Vincentians will before yearend elect a new government ahead of the March 2016 constitutional deadline, Prime Minister Ralph Gonsalves said told the convention.

Charles called on women supporters of the ULP to make a fourth term in office a reality.

“Today, we, the women of labour have much to celebrate. Like our founding fathers, the women of labour have played a very important role in the formation and development of this great political institution.

“Women were and continue to be a chief ingredient in the glue that keeps the fabric of our party together. The women of labour have always made it happen,” she said.

“The ULP has a lot of good work to defend. We have worked hard to ensure a brighter future for us, our family and generations to come. We cannot allow anyone to kick over the bucket of milk. We have more good work to do and we have to ensure that we make it happen. We have to deliver the victory. 4 in a row!” Charles told the convention.

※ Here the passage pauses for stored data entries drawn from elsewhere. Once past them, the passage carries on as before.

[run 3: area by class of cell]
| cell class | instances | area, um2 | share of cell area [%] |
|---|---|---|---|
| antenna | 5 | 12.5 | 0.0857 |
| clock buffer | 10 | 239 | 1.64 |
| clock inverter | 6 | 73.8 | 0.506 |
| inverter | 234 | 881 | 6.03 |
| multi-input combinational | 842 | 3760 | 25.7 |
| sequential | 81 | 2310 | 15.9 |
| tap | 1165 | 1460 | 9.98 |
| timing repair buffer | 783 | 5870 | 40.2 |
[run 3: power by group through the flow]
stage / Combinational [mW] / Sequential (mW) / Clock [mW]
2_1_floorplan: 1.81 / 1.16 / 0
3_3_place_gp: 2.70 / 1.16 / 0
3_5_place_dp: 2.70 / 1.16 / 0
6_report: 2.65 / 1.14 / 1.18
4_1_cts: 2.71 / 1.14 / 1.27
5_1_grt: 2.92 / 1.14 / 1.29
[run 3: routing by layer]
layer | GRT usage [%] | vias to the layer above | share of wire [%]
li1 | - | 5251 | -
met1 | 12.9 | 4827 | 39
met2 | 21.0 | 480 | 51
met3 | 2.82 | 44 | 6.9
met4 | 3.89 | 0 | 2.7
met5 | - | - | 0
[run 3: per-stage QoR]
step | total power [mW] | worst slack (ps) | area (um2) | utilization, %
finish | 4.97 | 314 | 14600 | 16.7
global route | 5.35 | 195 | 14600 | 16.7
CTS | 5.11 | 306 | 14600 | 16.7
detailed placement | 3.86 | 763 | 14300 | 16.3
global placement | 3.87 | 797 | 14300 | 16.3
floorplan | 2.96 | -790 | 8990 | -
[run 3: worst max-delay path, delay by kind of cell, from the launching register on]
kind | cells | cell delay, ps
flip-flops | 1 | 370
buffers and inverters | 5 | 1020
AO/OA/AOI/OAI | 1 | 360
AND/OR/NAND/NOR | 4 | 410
`src/hw/sw_defines.svh`:
```
`ifndef SW_DEFINES_SVH
`define SW_DEFINES_SVH

// switch dimensions
`define SW_NUM_PORTS 4
`define SW_NUM_BANKS 4

// word width on the write side and in the banks
`define SW_DATA_W 16

// 64 words per bank
`define SW_BANK_AW 6

// index widths
`define SW_BANK_IW 2
`define SW_PORT_IW 2

// four priority classes
`define SW_PRIO_W 2

`endif

```
`src/hw/sw_pkg.sv`:
```
`include "sw_defines.svh"

package sw_pkg;

    typedef logic [`SW_DATA_W-1:0] data_t;

    // buffer address, bank in the upper bits
    typedef struct packed {
        logic [`SW_BANK_IW-1:0] bank;
        logic [`SW_BANK_AW-1:0] offset;
    } addr_t;

    // header carried in the sop word
    typedef struct packed {
        logic [`SW_PORT_IW-1:0]                          dest;
        logic [`SW_PRIO_W-1:0]                           prio;
        logic [`SW_DATA_W-`SW_PORT_IW-`SW_PRIO_W-1:0]    rsvd;
    } pkt_hdr_t;

    // sop word seen as header or as a plain data word
    typedef union packed {
        pkt_hdr_t hdr;
        data_t    raw;
    } hdr_word_u;

    typedef struct packed {
        logic  vld;
        logic  eop;
        data_t data;
    } wr_beat_t;

    typedef struct packed {
        logic                   vld;
        logic [`SW_PORT_IW-1:0] dest;
        logic [`SW_PRIO_W-1:0]  prio;
    } hdr_evt_t;

    typedef struct packed {
        logic  vld;
        addr_t head;
        addr_t tail;
    } bank_done_t;

    typedef struct packed {
        logic [`SW_PORT_IW-1:0] port;
        logic [`SW_PORT_IW-1:0] dest;
        logic [`SW_PRIO_W-1:0]  prio;
        addr_t                  head;
        addr_t                  tail;
        logic                   linked;
        addr_t                  prev_tail;
    } join_rec_t;

endpackage

```
`src/hw/port_frontend.sv`:
```
`timescale 1ns/1ps
`include "sw_defines.svh"

module port_frontend (
    input  logic                clk,
    input  logic                rst_n,
    input  logic                wr_sop,
    input  logic                wr_eop,
    input  logic                wr_vld,
    input  sw_pkg::data_t       wr_data,
    output sw_pkg::hdr_evt_t    hdr,
    output sw_pkg::wr_beat_t    beat
);

    sw_pkg::hdr_word_u          word;
    logic                       hdr_vld;
    logic [`SW_PORT_IW-1:0]     hdr_dest;
    logic [`SW_PRIO_W-1:0]      hdr_prio;
    logic                       beat_vld;
    logic                       beat_eop;
    sw_pkg::data_t              beat_data;

    assign word.raw = wr_data;

    // valids are one-cycle pulses
    always_ff @(posedge clk) begin
        if (!rst_n) begin
            hdr_vld  <= 1'b0;
            beat_vld <= 1'b0;
        end else begin
            hdr_vld  <= wr_vld && wr_sop;
            beat_vld <= wr_vld && !wr_sop;
        end
    end

    always_ff @(posedge clk) begin
        // header word is consumed here and never stored
        if (wr_vld && wr_sop) begin
            hdr_dest <= word.hdr.dest;
            hdr_prio <= word.hdr.prio;
        end
        if (wr_vld && !wr_sop) begin
            beat_eop  <= wr_eop;
            beat_data <= word.raw;
        end
    end

    assign hdr.vld   = hdr_vld;
    assign hdr.dest  = hdr_dest;
    assign hdr.prio  = hdr_prio;

    assign beat.vld  = beat_vld;
    assign beat.eop  = beat_eop;
    assign beat.data = beat_data;

endmodule

```
`config.mk`:
```
export PLATFORM = sky130hd
export DESIGN_NAME = port_frontend
export DESIGN_NICKNAME = d
export VERILOG_FILES = /design/src/hw/sw_pkg.sv /design/src/hw/port_frontend.sv
export VERILOG_INCLUDE_DIRS = /design/src /design/src/hw
export SDC_FILE = /design/constraint.sdc
export NUM_CORES = 1
export LEC_CHECK = 0
export ABC_AREA = 1
export BUFFER_PORTS_ARGS = -buffer_cell sky130_fd_sc_hd__buf_2
export CORE_MARGIN = 8
export CORE_UTILIZATION = 35
export CTS_CLUSTER_SIZE = 12
export DETAILED_ROUTE_END_ITERATION = 12
export PLACE_DENSITY = 0.72
export SLEW_MARGIN = 30
export SYNTH_ARGS = -nofsm -noshare
export SYNTH_HDL_FRONTEND = slang
export SYNTH_SLANG_ARGS = --single-unit
```
`constraint.sdc`:
```
create_clock -name clk -period 1 [get_ports clk]
set_input_delay 0.2 -clock clk [delete_from_list [all_inputs] [get_ports clk]]
set_output_delay 0.2 -clock clk [all_outputs]
set_load 0.05 [all_outputs]
```
# --- Word-level counts from Yosys, hierarchy flattened ---
# Index checks and enable logic that the tools add are counted.
totals:
  ff_bits: 23
  inputBits: 21
  output_inout_bits: 23
  wordCells: 9
op_classes:
  reduce_logical: 3
op_table:
  columns: ["operator", "count"]
  rows:
  - ["$logic_and 1x1->1", 2]
  - ["$logic_not 1->1", 1]

# --- Logic depth before layout (Yosys ltp) ---
# Gate-level depths: netlist (run 1).
depth:
  ltp_word: 2
  mapped_depth: 3
  mapped_depth_nobuf: 3

# --- Worst setup path before layout (run 1) ---
# Ideal clock, no wire load.
synth_path:
  kind: "input to register"
  start: "input port wr_sop"
  end: "register beat_data[0] (enable)"
  setup_time_ps: 369
  t_arrival_ps: 649
  required_ps: 631
  setup_slack_ps: -18
  path_stages: 3
  n_path_buf: 0
  path_cell_list: "inv_1 nand2_1 inv_1"
synth_between:
  elab_chain_len: 2
synth_lines:
  columns: ["item", "line_no", "source"]
  rows:
  - ["start: declaration", "port_frontend.sv:7", "input logic wr_sop,"]
  - ["$logic_not 1->1", "port_frontend.sv:42", "if (wr_vld && !wr_sop) begin"]
  - ["$logic_and 1x1->1", "port_frontend.sv:42", null]
  - ["end signal: assignment", "port_frontend.sv:44", "beat_data <= word.raw;"]
  - ["end: declaration", "port_frontend.sv:21", "sw_pkg::data_t beat_data;"]
# Every way passes these cells.
# A chain may end at the register's enable or synchronous reset.

# --- Worst setup path after layout (run 1) ---
layout_path:
  start: "register hdr_dest[0]"
  end: "output port hdr[2] in the netlist's numbering"
layout_lines:
  columns: ["item", "line_no", "source"]
  rows:
  - ["start: declaration", "port_frontend.sv:17", "logic [`SW_PORT_IW-1:0] hdr_dest;"]
  - ["start signal: assignment", "port_frontend.sv:39", "hdr_dest <= word.hdr.dest;"]
  - ["end: declaration", "port_frontend.sv:11", "output sw_pkg::hdr_evt_t hdr,"]
# No word-level cell between the ends.

==> metrics, run 1 <==
design area=~1100 µm²; area grow syn2layout=57.6%; number of global-route vias before repair=roughly 450; crit path DAT=around 0.87 ns; Cell variety after synth=7; initial antenna violation count=0; fin worst setup slack=-0.0740 ns; CTS H-tree lvls=1; prevailing post-synth register cell=edfxtp_1; CP endpoint kind=output pin; min-delay src=wr_data[10]; final cycle utilization of the critical path=107%; final net count=about 100; Cell Rows=16; Synth Cell Area=~730 µm²; setup violators final=21; Slew Viols, Final=0; outcome=finished, violations left; Compound-Gate Fraction of Synth Area=0%; GRT Overall Usage=under 10%; hold buffer count at CTS=0; CTS Buf Count=3; maximum root-to-sink buffer count=2; Critical Path, Cell by Cell=buf_6; Startpoint Class=flop; Post-synth ARST share=0%; met1 Track Usage GR=~7.4%; CP Data Required Time=about 0.80 ns; Via-to-Cell Ratio=4.14; Pwr per Cell Area=1700 nW/µm²; Vias=around 440; f_max=931 MHz; synthesized netlist cell count=34; clk slew on worst S/H paths=roughly 0.11 ns; clock sinks=23; Post-synth top cells=edfxtp_1 (21), inv_1 (4), buf_4 (3); count leader, synth=edfxtp_1; Min Hold Slack=around 0.075 ns; die area=3790 µm²; Core Area=just under 2000 µm²; GRT busiest layer=met2; Clock Root Buffer=clkbuf_4; # Max-Cap Violations=0; Chip Height=61.5 µm; max incr delay on CP=a little over 0.4 ns; Synth Warn #=0; EDFF count, synth=21; violated checks=negative setup slack; Layout Cells excl Fill=106; simple-gate share of the synthesized area=approximately 2.4%; RSZ-0062 raised after global routing=yes; DR iter-0 viols=8; post-synthesis adder-cell area fraction=0%; flop and latch count out of synthesis=23; IO Count=44; Synth area leaders=edfxtp_1 (87%), dfxtp_1 (5.5%), buf_4 (3.1%); worst-path fanout max=1; Util after Layout=58.3%; number of buffers and inverters on the critical path=1; final worst path period need=approximately 1.1 ns; DRC Markers=0; placer congestion estimate=around 0.70; critical path class=reg2out; peak supply drop=0.767 mV; mux cell area share after synthesis=0%; Synth area leader=edfxtp_1; final hold violation count=0; Total Routed Length=about 1.7 mm; met2 GRT Util=around 16%; Leak Pwr=0.481 nW; Slowest-stage cell, CP=edfxtp_1; Mean Syn Cell Area=around 21 µm²; # diodes=0; CP delay by family, top=flip-flops; Initial Util=roughly 37%; ratio of cells with drive above 1 in the final layout=roughly 65%; Sum Neg Setup Slack=-1.23 ns; CTS tree=built; drt first pass iters=2; xor/xnor cell area share of the yosys netlist=0%; ANT nets after route=0; chip width=around 62 µm; Synth top area share=between 80 and 90%; first-pass GRT wire length=~2.2 mm; worst slew pin tran=approximately 0.34 ns; largest net degree at the start of global routing=18; Hold Path Class=in2reg; Seq/Total Area, Yosys=between 90% and 100%; DP Cell Count=102; max_slew headroom=77.4%; crit path from=hdr_dest[0]$_DFFE_PP_; met3 GRT Util=~2.1%; I/O Buffers=between 40 and 50; largest family of logic cells by synthesized area=buffers and inverters; total gr overflow=0; Area after DPL=between 900 and 1000 µm²; drt wl/cell=~16 µm; syn nets=between 50 and 60
## stage by stage
| step | setup slack (ns) | power, mW |
|---|---|---|
| 2_1_floorplan | 0.0670 | 1.40 |
| 3_3_place_gp | -0.0983 | 1.49 |
| 3_5_place_dp | -0.107 | 1.50 |
| 4_1_cts | -0.0991 | 1.96 |
| 5_1_grt | -0.120 | 2.01 |
| 6_report | -0.0740 | 1.95 |
## sequential cells by signal, summed over array words and instances (netlist names)
signal and cells:
hdr_dest 2, beat_eop 1, beat_vld 1, beat_data 16, hdr_vld 1, hdr_prio 2
## area by class of cell
type | instances | area (µm²)
clock buffers | 4 | 26.3
inverters | 4 | 18.8
repair buffers | 44 | 374
fillers | 164 | 818
multi-input cells | 4 | 17.5
flip-flops and latches | 23 | 673
well taps | 27 | 33.8
## per-layer routing
layer	part of all wire, %	vias to the layer above	wire [µm]
met1	34	206	567
met4	1.6	0	26
met3	9.3	2	154
li1	-	206	-
met5	0	-	0
met2	55	25	913
## cell families after synthesis
| logic type | Yosys count |
|---|---|
| DFF | 23 |
| buffers and inverters | 7 |
| and+or+nand+nor | 4 |
## placed cells by master (no fill, tap or decap)
cell type / n
nand2_1: 2
dfxtp_2: 2
buf_2: 20
inv_1: 3
clkinvlp_4: 1
nor2_2: 1
edfxtp_1: 21
nor2_1: 1
clkbuf_1: 1
buf_4: 1
buf_6: 21
buf_8: 2
clkbuf_4: 3
## power by group
part / internal (mW) / switching [mW] / total [mW]
Sequential: 1.12 / 0.0288 / 1.15
Combinational: 0.145 / 0.272 / 0.417
Clock: 0.155 / 0.230 / 0.385
Total: 1.42 / 0.532 / 1.95
## repair_timing
item | in CTS | in global routing
gates cloned | 0 | 0
buffers inserted | 0 | 0
pin swaps | 0 | 0
endpoints found under the setup margin | 23 | 23
gates resized for setup | 47 | 3
## path summary, 6_finish.rpt
path	to	slack [ns]	depth (start not counted)
setup / recovery	hdr[2]	-0.07	1
hold / removal	beat_data[10]$_DFFE_PP_	0.08	1
(Power assumes the default switching activity.)
==> run 2: changes to the inputs <==
- ABC_AREA: 1 -> 0
==> run 2 against run 1 <==
Compared with the run above: the run still ends with negative setup slack left; global-route usage increased by 1.4 points; final cell count fell by 2.8%; sequential share of layout area down 0.95 points; setup slack got worse by 0.037 ns; fmax shrank 3.3%; core utilization rose by 0.96 points; sequential power is essentially flat; first-iteration DRC count shrank 63%; power is 1.2% higher; sequential cell count did not move; synthesized area up 0.17%.
==> metrics, run 2 <==
fin worst setup slack=-0.111 ns (-0.0371 ns); Seq/Total Area, Yosys=92.3% (-0.16 points); # diodes=0 (unchanged); Synth Warn #=0 (unchanged); number of buffers and inverters on the critical path=1 (unchanged); ANT nets after route=0 (unchanged); number of global-route vias before repair=507 (+13%); Critical Path, Cell by Cell=buf_6; outcome=finished, violations left; max FFs per register=16 (unchanged); critical path class=reg2out; Slowest-stage cell, CP=edfxtp_1; Pint=1.42 mW (+0.29%); Via-to-Cell Ratio=4.24 (+2.4%); met2 GRT Util=16.1% (+0.44 points); GRT busiest layer=met2; Leak Pwr=0.486 nW (+1.1%); CP delay by family, top=flip-flops; min-delay src=wr_eop; initial antenna violation count=0 (unchanged); Cell Rows=16 (unchanged); CP Data Required Time=0.80 ns (about the same); Synth area leaders=edfxtp_1 (87%), dfxtp_1 (5.5%), buf_4 (3.1%); Synth area leader=edfxtp_1; Post-synth ARST share=0% (unchanged); first-pass GRT wire length=2.49 mm (+15%); RSZ-0062 raised after global routing=yes; crit path from=beat_data[10]$_DFFE_PP_; CTS tree=built; EDFF count, synth=21 (unchanged); final net count=98 (-3.0%); final cycle utilization of the critical path=111% (+3.7 points); Synth Cell Area=727 µm² (+0.17%); Cell variety after synth=7 (unchanged); Sw Ratio=27.9% (+0.65 points); Reg power frac=58.1% (-0.8 points); Total Routed Length=1.77 mm (+6.5%); syn nets=51 (-7.3%); Fillers=159 (-3.0%); number of setup buffers added after CTS=0 (unchanged); clock sinks=23 (unchanged); mux cell area share after synthesis=0% (unchanged); Chip Height=61.6 µm (about the same); met3 GRT Util=6.26% (+4.2 points); placer congestion estimate=0.647 (-7.6%); clk slew on worst S/H paths=0.12 ns (about the same); Mean Syn Cell Area=24.2 µm² (+14%); Core Area=1960 µm² (unchanged); violated checks=negative setup slack; CTS Buf Count=3 (unchanged); worst slew pin tran=0.116 ns (-0.222 ns); xor/xnor cell area share of the yosys netlist=0% (unchanged); # Max-Cap Violations=0 (unchanged); Power Total=1.97 mW (+1.2%); Vias=437 (-0.46%); Post-synth top cells=edfxtp_1 (21), buf_4 (3), dfxtp_1 (2); prevailing post-synth register cell=edfxtp_1; maximum root-to-sink buffer count=2 (unchanged); ratio of cells with drive above 1 in the final layout=72.4% (+7.8 points); Clock Power Share=20.3% (+0.5 points); Compound-Gate Fraction of Synth Area=0% (unchanged); Util after Layout=59.2% (+0.96 points); most frequent cells in the layout=edfxtp_1 (21), buf_6 (21), buf_2 (20), clkbuf_4 (3); GRT Overall Usage=9.81% (+1.4 points); final worst path period need=1.11 ns (+0.0371 ns); CTS resizes=50 (+6.4%); crit path DAT=0.91 ns (+0.04 ns); largest net degree at the start of global routing=14 (-4); Comb power frac=21.6% (+0.2 points); CTS H-tree lvls=1 (unchanged); worst-path fanout max=1 (unchanged); Synth top area share=86.7% (-0.15 points); post-synthesis adder-cell area fraction=0% (unchanged); IO Count=44 (unchanged); drt first pass iters=2 (unchanged); Startpoint Class=flop; Pwr per Cell Area=1700 nW/µm² (-0.44%); synthesized netlist cell count=30 (-12%); chip width=61.6 µm (about the same); flop and latch count out of synthesis=23 (unchanged); peak supply drop=1.22 mV (+59%); drt wl/cell=17.2 µm (+9.6%); max_slew headroom=92.3% (+15 points); biggest regs=beat_data (16), hdr_dest (2), hdr_prio (2); Initial Util=37.1% (+0.064 points); total gr overflow=0 (unchanged); CP endpoint kind=output pin; largest family of logic cells by synthesized area=simple AND/OR/NAND/NOR gates; count leader, synth=edfxtp_1; Slew Viols, Final=0 (unchanged); area grow syn2layout=59.9%; DR iter-0 viols=3 (-5); die area=3790 µm² (+0.13%); most flop-heavy register=beat_data; f_max=900 MHz (-3.3%); I/O Buffers=43 (unchanged); Hold Path Class=in2reg; max incr delay on CP=0.43 ns (+0.02 ns); setup violators final=21 (unchanged); DRC Markers=0 (unchanged); final hold violation count=0 (unchanged); hold buffer count at CTS=0 (unchanged); met1 Track Usage GR=9.29% (+1.9 points); simple-gate share of the synthesized area=4.65% (+2.2 points); switching pwr=551 µW (+3.6%); Clock Root Buffer=clkbuf_4; detailed placement HPWL=around 1.4 mm
[run 2: cell count changes in the layout (fill, tap and decap cells not counted), sizes merged]
| cell | previous run | this run |
|---|---|---|
| clkinvlp | 1 | 0 |
| and3b | 0 | 1 |
| and2b | 0 | 1 |
| and3 | 0 | 1 |
| inv | 3 | 0 |
| nor2 | 2 | 0 |
| clkinv | 0 | 1 |
| and2 | 0 | 1 |
| nand2 | 2 | 0 |
| clkbuf | 4 | 3 |
| buf | 44 | 45 |
[run 2: cells by family (layout without fill, tap and decap cells)]
group	Yosys count	in the layout
flops	23	23
simple gates	4	4
buf+inv	3	49
[run 2: power by group through the flow]
stage	Sequential [mW]	Clock (mW)	Combinational, mW
after floorplan	1.35	0	0.0476
after global placement	1.15	0	0.354
after detailed placement	1.15	0	0.355
after CTS	1.15	0.426	0.428
after global routing	1.15	0.452	0.443
final	1.15	0.400	0.427
[run 2: stage by stage]
step                hold slack (ns)  worst slack (ns)  cells  setup TNS, ns  area [µm²]
global placement              0.381            0.0188     99              0         981
global route                 0.0512            -0.162    103          -2.40        1160
finish                       0.0699            -0.111    103          -1.42        1160
detailed placement            0.381            0.0140     99              0         981
floorplan                     0.299            0.0891     30              0         727
CTS                          0.0560            -0.121    103          -1.80        1160
[run 2: path summary, 6_finish.rpt]
check,to,slack [ns],cells past startpoint
hold / removal,beat_eop$_DFFE_PP_,0.07,1
setup / recovery,beat[10],-0.11,1
[run 2: metal layers]
metal	vias up	share of wire (%)
met5	-	0
met4	0	1.5
met3	4	17
met2	41	44
met1	189	37
li1	203	-
[run 2: area by class of cell]
type	instances	area [µm²]	area share [%]
Timing Repair Buffer	45	394	33.9
Clock inverter	1	5.00	0.431
Tap cell	27	33.8	2.91
Clock buffer	3	22.5	1.94
Sequential cell	23	673	57.9
Multi-Input combinational cell	4	33.8	2.91
==> run 3: changes to the inputs <==
- CAP_MARGIN: default -> 20
- clock period: 1 -> 0.9 ns (I/O delays scaled with it)
==> run 3 against run 2 <==
Compared with the run above: the flow still finishes with violations (negative setup slack); routed wire length grew 4.9%; final cell count down 0.97%; via count grew 2.7%; largest power group unchanged; highest routed layer unchanged.
==> metrics, run 3 (synthesis gave the netlist of run 2 again) <==
IO Count=44 (unchanged); maximum root-to-sink buffer count=2 (unchanged); number of global-route vias before repair=508 (+0.20%); biggest regs=beat_data (16), hdr_dest (2), hdr_prio (2); # diodes=0 (unchanged); Layout Cells excl Fill=102 (-0.97%); Vias=449 (+2.7%); crit path DAT=0.90 ns (about the same); Total Routed Length=1.86 mm (+4.9%); CTS tree=built; final net count=97 (-1.0%); Fillers=159 (unchanged); area grow syn2layout=58.9%; max_slew headroom=92.4% (+0.11 points); final hold violation count=0 (unchanged); met2 GRT Util=17.4% (+1.3 points); Slew Viols, Final=0 (unchanged); Critical Path, Cell by Cell=buf_6; drt wl/cell=18.2 µm (+5.9%); Hold Path Class=in2reg; number of buffers and inverters on the critical path=1 (unchanged); Sum Neg Setup Slack=-3.34 ns (-1.92 ns); fin worst setup slack=-0.176 ns (-0.0654 ns); max incr delay on CP=0.42 ns (about the same); total gr overflow=0 (unchanged); placer congestion estimate=0.652 (+0.84%); Slowest-stage cell, CP=edfxtp_1; violated checks=negative setup slack; clock sinks=23 (unchanged); met3 GRT Util=6.89% (+0.63 points); worst slew pin tran=0.114 ns (-0.00167 ns); first-pass GRT wire length=2.50 mm (+0.28%); I/O Buffers=43 (unchanged); worst-path fanout max=1 (unchanged); hold buffer count at CTS=0 (unchanged); Util after Layout=58.9% (-0.38 points); CP delay by family, top=flip-flops; die area=3790 µm² (unchanged); chip width=61.6 µm (unchanged); CTS Buf Count=3 (unchanged); design area=1150 µm² (-0.65%); Power Total=2.19 mW (+11%); Core Area=1960 µm² (unchanged); RSZ-0062 raised after global routing=yes; min-delay src=wr_data[10]; DR iter-0 viols=3 (unchanged); clk slew on worst S/H paths=0.11 ns (about the same); Clock Root Buffer=clkbuf_4; f_max=just over 900 MHz; most flop-heavy register=beat_data; outcome=finished, violations left; Area after DPL=973 µm² (-0.77%); # Max-Cap Violations=0 (unchanged); pre-CTS WS=-0.0741 ns (-0.0881 ns); Initial Util=37.1% (unchanged); ANT nets after route=0 (unchanged); initial antenna violation count=0 (unchanged); ratio of cells with drive above 1 in the final layout=72.0% (-0.37 points); met1 Track Usage GR=8.46% (-0.84 points); Min Hold Slack=0.0488 ns (-0.0211 ns); Via-to-Cell Ratio=4.40 (+3.8%); critical path class=reg2out; Startpoint Class=flop; worst hold path depth=1 (unchanged); GRT Overall Usage=9.78% (-0.030 points); Chip Height=61.6 µm (unchanged); CP endpoint kind=output pin; drt first pass iters=4 (+2); max FFs per register=16 (unchanged); most frequent cells in the layout=edfxtp_1 (21), buf_6 (21), buf_2 (20), clkbuf_4 (3); final cycle utilization of the critical path=120%; DRC Markers=0 (unchanged); Leak Pwr=0.481 nW (-1.1%); critical path depth=1 (unchanged); DP Cell Count=98 (-1.0%); peak supply drop=1.18 mV (-3.2%); crit path from=beat_data[7]$_DFFE_PP_; CP Data Required Time=0.72 ns (-0.08 ns); Cell Rows=16 (unchanged); setup violators final=23 (+9.5%); largest net degree at the start of global routing=18 (+4); final worst path period need=between 1 and 1.5 ns; GRT busiest layer=met2; CTS H-tree lvls=1 (unchanged); Pwr per Cell Area=1900 nW/µm² (+12%)
==> run 3: changes by cell type in the layout (fill, tap and decap cells not counted), sizes merged <==
cell	delta
buf	-1
==> run 3: routing by layer <==
metal | up-vias | share of wire [%]
met5 | - | 0
met2 | 39 | 46
met1 | 207 | 34
met4 | 0 | 0.22
met3 | 2 | 19
li1 | 201 | -
==> run 3: what timing repair did <==
action / CTS / global route
endpoints found under the setup margin: 23 / 23
resized for setup: 50 / 0
pin swaps: 0 / 0
setup buffers: 0 / 0
==> run 3: area by class of cell <==
type | instances | area (µm²) | area share [%]
flip-flops and latches | 23 | 673 | 58.3
clock buffers | 3 | 22.5 | 1.95
multi-input cells | 4 | 33.8 | 2.93
well taps | 27 | 33.8 | 2.93
clock inverters | 1 | 5.00 | 0.433
repair buffers | 44 | 387 | 33.5
==> run 3: path summary, 6_finish.rpt <==
path	endpoint	slack, ns
worst max-delay path	beat[7]	-0.18
worst min-delay path	beat_data[10]$_DFFE_PP_	0.05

3 replies on “Sole female election candidate speaks of barriers to women entering politics in St. Vincent”

  1. Listening to these ULP people talk they all sound alike seems like they reading froml the script . It’s like a porno movie you see one you see all. And the same ending too lets four term. Seems like all the UPL have to run on this time around is 4 in a row.

  2. C. ben-David says:

    I don’t blame most women from rejecting the nasty, vulgar, corrupt, and treacherous world of Caribbean political office.